**Task prompt**
Return all lines in the data where the string "timing" can be found.

Data extracted from a collection
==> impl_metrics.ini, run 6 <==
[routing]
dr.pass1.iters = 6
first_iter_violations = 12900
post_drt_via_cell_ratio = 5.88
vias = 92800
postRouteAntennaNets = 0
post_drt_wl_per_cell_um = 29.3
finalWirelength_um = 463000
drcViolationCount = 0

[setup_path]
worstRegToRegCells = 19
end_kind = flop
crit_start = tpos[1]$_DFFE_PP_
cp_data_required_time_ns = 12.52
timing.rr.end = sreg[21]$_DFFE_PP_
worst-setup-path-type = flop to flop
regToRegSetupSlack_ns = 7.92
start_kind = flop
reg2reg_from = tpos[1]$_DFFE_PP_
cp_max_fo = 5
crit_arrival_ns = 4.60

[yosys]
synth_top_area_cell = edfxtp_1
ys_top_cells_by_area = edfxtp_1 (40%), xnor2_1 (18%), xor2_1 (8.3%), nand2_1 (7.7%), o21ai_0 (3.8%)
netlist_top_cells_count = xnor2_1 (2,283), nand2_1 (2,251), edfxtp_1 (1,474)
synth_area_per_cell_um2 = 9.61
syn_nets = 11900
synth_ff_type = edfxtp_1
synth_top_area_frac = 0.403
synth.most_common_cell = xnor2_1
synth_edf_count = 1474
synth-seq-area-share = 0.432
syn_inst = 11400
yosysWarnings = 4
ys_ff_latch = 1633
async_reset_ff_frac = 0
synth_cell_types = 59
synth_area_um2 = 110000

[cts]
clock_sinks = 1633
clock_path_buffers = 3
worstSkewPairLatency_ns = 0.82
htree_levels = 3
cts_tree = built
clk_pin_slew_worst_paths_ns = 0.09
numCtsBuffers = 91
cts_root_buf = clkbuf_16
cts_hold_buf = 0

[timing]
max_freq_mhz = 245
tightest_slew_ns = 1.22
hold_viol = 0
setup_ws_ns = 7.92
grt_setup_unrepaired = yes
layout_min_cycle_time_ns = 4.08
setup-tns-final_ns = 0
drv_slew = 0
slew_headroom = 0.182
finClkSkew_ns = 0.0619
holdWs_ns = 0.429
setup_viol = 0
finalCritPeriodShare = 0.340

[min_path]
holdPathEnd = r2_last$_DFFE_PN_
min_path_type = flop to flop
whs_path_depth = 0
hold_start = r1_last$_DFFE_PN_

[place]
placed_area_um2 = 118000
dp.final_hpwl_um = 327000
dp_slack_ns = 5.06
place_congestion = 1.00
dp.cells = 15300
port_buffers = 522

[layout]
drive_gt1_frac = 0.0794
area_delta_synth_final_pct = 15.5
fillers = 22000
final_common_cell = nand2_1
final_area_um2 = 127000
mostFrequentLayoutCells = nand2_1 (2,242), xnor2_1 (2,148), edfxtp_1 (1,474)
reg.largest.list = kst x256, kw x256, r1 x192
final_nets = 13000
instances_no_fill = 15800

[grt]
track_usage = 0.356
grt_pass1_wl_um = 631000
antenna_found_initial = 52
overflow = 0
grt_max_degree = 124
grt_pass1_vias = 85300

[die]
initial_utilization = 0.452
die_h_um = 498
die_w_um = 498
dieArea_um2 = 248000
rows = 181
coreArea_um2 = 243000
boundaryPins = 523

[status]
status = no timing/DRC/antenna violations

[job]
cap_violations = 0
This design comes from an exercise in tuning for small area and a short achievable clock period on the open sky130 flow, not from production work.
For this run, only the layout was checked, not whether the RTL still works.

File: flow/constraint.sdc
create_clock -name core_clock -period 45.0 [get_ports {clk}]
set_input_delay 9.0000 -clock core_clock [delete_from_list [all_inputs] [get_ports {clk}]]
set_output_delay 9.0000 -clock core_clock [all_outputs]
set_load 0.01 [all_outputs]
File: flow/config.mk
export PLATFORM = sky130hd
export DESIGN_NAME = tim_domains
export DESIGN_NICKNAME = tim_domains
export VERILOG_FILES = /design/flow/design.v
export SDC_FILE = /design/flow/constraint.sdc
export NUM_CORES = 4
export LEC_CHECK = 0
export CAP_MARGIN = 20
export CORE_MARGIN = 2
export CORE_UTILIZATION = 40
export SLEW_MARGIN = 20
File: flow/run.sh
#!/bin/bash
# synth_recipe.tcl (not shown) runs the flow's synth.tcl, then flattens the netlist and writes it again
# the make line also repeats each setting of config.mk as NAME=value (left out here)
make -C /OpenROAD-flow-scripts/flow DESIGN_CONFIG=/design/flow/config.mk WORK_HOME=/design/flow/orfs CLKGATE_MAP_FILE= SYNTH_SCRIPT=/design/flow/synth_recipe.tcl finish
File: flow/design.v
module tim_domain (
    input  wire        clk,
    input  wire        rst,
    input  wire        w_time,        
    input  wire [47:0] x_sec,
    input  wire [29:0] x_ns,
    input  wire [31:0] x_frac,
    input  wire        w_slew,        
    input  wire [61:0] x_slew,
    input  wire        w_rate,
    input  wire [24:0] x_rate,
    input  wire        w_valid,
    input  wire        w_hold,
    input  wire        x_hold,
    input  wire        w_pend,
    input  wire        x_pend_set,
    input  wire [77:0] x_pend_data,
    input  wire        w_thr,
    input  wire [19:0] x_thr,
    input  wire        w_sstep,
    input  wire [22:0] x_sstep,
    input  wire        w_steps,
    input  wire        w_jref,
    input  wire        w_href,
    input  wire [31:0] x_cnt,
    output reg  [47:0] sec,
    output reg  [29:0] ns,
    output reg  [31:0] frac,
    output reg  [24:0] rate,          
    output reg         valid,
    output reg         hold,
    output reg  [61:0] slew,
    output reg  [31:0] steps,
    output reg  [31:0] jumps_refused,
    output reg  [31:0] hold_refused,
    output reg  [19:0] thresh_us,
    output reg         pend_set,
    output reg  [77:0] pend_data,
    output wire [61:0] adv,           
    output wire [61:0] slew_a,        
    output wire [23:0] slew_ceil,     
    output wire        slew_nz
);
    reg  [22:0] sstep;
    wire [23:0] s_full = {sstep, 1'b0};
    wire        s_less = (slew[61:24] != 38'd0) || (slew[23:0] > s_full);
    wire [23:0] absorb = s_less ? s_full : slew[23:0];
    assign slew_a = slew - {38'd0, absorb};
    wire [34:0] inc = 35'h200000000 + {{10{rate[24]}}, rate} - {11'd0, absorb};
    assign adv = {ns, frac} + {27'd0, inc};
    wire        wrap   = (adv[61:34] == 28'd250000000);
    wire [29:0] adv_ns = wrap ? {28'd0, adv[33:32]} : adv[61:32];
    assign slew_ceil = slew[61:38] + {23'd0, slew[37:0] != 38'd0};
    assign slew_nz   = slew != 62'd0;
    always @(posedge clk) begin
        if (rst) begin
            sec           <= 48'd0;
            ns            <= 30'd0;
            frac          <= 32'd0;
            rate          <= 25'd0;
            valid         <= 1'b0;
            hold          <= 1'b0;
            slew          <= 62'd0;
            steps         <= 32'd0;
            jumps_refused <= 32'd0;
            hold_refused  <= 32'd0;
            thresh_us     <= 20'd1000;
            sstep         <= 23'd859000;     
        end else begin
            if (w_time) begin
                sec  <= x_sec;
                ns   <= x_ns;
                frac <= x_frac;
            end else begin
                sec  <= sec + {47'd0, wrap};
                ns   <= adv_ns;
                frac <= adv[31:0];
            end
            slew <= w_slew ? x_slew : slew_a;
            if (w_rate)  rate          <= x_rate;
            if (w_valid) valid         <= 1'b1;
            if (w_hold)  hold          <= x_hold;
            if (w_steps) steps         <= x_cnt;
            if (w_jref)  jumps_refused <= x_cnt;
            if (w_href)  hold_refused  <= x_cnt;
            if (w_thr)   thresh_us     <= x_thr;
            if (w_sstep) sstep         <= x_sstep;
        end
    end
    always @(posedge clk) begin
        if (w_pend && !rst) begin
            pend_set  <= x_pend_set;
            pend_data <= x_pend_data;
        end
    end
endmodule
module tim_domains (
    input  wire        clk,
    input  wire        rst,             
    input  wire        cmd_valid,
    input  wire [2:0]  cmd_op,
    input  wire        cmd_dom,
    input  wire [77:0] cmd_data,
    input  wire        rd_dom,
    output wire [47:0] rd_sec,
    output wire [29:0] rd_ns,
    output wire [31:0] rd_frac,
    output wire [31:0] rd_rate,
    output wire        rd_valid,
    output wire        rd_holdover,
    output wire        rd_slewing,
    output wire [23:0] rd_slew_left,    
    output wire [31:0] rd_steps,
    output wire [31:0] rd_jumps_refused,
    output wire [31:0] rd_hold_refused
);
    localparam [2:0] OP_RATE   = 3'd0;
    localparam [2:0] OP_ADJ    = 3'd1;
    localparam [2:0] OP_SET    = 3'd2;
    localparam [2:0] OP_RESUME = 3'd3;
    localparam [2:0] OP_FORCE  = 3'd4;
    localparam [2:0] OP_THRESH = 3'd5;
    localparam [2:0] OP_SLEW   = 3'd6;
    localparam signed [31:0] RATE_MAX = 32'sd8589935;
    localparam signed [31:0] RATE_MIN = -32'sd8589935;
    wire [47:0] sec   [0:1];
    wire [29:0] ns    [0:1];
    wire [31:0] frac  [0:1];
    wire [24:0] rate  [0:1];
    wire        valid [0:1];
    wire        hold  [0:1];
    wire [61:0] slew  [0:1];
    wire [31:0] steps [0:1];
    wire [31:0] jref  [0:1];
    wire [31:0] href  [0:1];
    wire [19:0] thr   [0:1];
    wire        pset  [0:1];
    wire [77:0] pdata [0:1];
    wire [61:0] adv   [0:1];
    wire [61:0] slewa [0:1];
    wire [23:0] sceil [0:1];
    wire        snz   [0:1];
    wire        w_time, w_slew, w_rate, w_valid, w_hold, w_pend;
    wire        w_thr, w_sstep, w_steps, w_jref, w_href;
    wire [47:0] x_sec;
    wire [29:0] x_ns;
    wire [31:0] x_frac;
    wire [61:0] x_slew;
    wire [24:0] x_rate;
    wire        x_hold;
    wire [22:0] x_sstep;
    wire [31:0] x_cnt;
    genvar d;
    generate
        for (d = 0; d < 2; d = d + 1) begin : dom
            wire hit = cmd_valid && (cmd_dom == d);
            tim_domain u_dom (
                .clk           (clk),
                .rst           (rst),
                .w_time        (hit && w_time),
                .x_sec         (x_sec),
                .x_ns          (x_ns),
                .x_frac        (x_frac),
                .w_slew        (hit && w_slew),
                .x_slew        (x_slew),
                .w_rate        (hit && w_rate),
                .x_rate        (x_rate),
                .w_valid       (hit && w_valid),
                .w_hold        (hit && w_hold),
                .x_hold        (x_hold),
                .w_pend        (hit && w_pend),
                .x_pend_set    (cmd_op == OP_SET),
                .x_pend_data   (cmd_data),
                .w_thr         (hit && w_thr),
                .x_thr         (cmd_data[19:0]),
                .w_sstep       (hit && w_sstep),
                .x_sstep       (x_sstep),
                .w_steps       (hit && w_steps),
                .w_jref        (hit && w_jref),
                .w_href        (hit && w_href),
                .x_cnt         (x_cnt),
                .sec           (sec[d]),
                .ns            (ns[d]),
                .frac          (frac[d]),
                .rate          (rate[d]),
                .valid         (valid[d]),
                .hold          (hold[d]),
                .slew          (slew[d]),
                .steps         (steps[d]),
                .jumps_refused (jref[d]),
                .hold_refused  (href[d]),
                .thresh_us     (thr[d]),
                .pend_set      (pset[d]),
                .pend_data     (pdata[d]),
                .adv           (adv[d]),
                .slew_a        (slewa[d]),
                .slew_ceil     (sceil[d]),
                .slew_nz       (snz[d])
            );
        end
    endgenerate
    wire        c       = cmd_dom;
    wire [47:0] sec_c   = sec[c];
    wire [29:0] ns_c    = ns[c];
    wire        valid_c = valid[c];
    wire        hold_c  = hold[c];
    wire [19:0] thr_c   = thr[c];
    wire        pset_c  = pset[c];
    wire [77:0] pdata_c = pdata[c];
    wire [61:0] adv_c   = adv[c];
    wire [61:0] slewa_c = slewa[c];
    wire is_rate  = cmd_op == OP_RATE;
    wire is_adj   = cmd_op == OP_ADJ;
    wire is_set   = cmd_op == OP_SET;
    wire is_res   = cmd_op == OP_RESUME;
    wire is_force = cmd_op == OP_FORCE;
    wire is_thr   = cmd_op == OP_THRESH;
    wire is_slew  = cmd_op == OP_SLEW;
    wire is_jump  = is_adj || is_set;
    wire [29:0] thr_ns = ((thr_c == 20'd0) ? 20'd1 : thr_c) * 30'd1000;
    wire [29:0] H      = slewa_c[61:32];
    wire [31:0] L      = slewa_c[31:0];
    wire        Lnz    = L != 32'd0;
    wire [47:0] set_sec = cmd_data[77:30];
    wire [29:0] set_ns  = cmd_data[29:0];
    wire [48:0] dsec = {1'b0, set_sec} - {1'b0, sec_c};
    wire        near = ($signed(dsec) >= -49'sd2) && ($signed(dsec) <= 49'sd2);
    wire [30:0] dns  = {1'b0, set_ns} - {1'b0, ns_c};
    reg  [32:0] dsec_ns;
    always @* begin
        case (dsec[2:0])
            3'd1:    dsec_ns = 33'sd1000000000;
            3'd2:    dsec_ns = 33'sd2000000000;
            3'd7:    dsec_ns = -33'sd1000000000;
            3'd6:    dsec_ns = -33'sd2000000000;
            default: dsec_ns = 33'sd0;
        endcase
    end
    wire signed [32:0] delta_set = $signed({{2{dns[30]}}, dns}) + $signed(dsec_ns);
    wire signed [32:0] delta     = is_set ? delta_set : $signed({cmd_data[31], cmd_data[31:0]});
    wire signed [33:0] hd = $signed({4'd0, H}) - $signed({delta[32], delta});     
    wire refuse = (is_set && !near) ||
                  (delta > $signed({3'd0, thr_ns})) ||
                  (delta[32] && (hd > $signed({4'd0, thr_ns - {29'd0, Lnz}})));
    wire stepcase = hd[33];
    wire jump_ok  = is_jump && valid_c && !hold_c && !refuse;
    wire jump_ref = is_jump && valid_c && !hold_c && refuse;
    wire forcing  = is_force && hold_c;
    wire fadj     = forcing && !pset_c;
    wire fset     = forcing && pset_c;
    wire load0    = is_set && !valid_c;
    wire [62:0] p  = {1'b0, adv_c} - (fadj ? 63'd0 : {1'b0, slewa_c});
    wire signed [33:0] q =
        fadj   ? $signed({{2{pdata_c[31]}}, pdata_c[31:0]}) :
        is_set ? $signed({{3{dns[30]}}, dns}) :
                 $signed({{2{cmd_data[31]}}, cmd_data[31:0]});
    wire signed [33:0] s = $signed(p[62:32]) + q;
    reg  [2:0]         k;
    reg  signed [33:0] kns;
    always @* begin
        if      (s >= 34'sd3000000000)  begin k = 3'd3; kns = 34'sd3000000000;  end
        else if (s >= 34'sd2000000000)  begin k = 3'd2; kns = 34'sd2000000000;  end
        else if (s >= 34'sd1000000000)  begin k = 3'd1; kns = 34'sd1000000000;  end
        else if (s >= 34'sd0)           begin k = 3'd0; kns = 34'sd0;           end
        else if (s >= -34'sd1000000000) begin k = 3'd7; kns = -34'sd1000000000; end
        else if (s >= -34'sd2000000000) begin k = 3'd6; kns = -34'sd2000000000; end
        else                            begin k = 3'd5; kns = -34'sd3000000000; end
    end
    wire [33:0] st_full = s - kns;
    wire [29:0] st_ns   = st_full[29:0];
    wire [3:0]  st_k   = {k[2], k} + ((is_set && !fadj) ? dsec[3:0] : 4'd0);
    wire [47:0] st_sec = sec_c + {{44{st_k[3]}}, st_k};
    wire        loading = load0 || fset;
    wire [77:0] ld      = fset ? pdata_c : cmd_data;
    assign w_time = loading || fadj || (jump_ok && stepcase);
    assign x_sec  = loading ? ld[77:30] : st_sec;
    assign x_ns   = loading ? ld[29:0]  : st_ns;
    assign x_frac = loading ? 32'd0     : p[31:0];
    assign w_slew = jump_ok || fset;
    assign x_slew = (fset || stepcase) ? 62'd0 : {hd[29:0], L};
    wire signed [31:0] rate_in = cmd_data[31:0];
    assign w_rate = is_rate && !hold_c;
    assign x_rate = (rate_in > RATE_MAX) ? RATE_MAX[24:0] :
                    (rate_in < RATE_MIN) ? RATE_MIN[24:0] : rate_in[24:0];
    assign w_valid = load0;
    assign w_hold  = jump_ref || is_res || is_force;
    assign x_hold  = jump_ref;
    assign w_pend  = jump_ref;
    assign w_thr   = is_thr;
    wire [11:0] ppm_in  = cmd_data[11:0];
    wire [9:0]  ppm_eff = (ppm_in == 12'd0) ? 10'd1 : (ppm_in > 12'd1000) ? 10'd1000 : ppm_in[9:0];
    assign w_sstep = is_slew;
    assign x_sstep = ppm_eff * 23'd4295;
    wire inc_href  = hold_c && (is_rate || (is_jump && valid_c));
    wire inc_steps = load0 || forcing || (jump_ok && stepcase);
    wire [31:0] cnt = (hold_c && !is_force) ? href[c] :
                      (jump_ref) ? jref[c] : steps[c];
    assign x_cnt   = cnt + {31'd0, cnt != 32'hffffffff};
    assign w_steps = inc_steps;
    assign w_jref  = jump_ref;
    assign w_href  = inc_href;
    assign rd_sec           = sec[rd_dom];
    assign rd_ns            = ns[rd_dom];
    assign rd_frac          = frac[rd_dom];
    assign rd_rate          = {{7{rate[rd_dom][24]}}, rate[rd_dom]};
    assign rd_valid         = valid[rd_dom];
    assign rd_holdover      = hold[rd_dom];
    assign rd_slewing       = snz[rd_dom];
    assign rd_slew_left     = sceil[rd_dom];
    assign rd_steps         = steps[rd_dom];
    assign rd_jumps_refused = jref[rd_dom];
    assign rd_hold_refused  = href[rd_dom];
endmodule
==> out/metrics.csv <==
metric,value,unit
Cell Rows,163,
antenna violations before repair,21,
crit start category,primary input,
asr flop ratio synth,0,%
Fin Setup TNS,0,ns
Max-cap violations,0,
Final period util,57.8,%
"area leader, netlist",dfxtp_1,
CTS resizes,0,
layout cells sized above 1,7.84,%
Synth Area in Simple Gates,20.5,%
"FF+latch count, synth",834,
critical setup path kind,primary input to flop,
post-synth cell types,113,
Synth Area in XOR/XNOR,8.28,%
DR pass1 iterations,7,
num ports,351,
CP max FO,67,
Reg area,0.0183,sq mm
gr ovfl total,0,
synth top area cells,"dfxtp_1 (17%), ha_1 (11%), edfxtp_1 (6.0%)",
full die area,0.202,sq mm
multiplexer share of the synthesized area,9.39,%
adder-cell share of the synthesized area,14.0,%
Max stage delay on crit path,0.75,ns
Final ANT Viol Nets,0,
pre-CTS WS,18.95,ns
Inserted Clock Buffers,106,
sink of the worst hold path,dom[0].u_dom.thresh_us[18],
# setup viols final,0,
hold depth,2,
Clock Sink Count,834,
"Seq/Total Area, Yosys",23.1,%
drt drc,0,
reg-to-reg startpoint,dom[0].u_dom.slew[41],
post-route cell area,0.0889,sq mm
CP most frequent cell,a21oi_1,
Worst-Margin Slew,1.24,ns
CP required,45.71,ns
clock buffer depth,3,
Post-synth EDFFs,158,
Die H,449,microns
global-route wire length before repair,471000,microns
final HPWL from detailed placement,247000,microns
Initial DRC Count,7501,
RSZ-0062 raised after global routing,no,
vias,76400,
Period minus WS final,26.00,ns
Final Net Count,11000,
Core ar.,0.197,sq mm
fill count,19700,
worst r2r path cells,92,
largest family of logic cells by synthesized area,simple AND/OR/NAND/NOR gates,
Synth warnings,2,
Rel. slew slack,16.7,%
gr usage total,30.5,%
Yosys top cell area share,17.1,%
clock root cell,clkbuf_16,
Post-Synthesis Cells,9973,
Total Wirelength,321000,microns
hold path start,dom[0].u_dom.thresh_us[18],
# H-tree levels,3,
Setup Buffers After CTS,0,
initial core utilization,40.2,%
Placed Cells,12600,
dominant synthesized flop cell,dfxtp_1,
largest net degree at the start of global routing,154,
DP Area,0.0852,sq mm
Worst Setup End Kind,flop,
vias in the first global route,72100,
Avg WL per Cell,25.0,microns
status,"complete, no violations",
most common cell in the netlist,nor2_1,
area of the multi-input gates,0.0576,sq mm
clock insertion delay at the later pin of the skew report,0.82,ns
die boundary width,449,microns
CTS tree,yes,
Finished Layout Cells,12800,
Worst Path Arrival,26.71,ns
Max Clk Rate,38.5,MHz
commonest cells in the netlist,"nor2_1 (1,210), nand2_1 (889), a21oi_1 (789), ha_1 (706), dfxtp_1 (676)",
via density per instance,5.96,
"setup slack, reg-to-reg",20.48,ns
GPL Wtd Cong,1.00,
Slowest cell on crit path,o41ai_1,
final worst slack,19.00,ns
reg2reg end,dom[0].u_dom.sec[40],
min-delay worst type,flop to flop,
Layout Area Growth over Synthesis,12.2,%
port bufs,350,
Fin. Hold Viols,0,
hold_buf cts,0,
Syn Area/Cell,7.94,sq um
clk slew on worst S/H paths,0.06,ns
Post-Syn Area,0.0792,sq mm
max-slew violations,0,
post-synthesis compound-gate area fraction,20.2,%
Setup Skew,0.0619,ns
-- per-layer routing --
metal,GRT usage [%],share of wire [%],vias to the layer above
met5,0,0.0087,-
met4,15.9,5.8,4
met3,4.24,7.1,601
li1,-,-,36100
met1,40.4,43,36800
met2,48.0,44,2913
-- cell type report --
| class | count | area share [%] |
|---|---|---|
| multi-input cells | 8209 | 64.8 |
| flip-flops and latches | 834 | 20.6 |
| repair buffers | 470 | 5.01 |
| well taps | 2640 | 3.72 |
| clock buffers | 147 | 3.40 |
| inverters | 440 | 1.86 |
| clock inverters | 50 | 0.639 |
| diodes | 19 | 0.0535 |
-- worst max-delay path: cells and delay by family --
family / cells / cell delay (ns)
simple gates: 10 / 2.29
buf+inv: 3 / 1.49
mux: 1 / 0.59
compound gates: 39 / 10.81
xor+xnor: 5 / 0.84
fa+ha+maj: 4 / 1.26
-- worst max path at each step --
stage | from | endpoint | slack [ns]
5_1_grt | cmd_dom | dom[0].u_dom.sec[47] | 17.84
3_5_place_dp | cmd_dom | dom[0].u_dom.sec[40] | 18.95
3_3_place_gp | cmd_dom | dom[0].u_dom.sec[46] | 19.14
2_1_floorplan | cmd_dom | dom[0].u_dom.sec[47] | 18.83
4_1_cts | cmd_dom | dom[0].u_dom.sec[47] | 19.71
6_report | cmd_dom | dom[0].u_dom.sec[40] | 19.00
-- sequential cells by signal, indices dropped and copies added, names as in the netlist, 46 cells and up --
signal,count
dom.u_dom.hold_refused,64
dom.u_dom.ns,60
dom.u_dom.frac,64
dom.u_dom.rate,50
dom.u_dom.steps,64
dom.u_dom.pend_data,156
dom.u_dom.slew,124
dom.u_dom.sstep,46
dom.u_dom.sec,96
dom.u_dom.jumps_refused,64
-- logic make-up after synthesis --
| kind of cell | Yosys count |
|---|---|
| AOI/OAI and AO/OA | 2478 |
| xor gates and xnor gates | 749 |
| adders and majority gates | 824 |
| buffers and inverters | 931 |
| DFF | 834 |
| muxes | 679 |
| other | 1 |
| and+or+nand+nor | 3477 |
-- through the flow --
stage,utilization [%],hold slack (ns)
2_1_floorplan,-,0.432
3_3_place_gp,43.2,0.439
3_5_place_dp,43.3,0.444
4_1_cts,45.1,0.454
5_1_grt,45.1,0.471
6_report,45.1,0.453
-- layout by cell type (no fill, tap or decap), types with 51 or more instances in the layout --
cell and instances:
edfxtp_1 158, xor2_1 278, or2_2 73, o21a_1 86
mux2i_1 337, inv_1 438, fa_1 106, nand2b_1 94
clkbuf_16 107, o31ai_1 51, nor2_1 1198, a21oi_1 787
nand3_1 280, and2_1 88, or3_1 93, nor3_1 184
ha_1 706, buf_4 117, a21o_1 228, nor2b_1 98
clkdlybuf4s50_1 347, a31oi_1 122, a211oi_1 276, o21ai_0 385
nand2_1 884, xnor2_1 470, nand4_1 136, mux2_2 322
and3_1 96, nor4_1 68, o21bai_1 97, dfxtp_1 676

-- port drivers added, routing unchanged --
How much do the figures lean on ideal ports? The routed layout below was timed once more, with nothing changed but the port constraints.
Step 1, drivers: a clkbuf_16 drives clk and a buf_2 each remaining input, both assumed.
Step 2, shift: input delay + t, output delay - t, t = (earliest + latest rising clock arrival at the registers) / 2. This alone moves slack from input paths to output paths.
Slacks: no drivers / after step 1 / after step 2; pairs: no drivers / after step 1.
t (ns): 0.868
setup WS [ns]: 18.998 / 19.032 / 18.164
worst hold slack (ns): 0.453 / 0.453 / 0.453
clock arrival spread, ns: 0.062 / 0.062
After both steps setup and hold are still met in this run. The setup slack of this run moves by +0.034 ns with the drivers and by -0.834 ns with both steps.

**Solution for this exercise**
timing.rr.end = sreg[21]$_DFFE_PP_
[timing]
status = no timing/DRC/antenna violations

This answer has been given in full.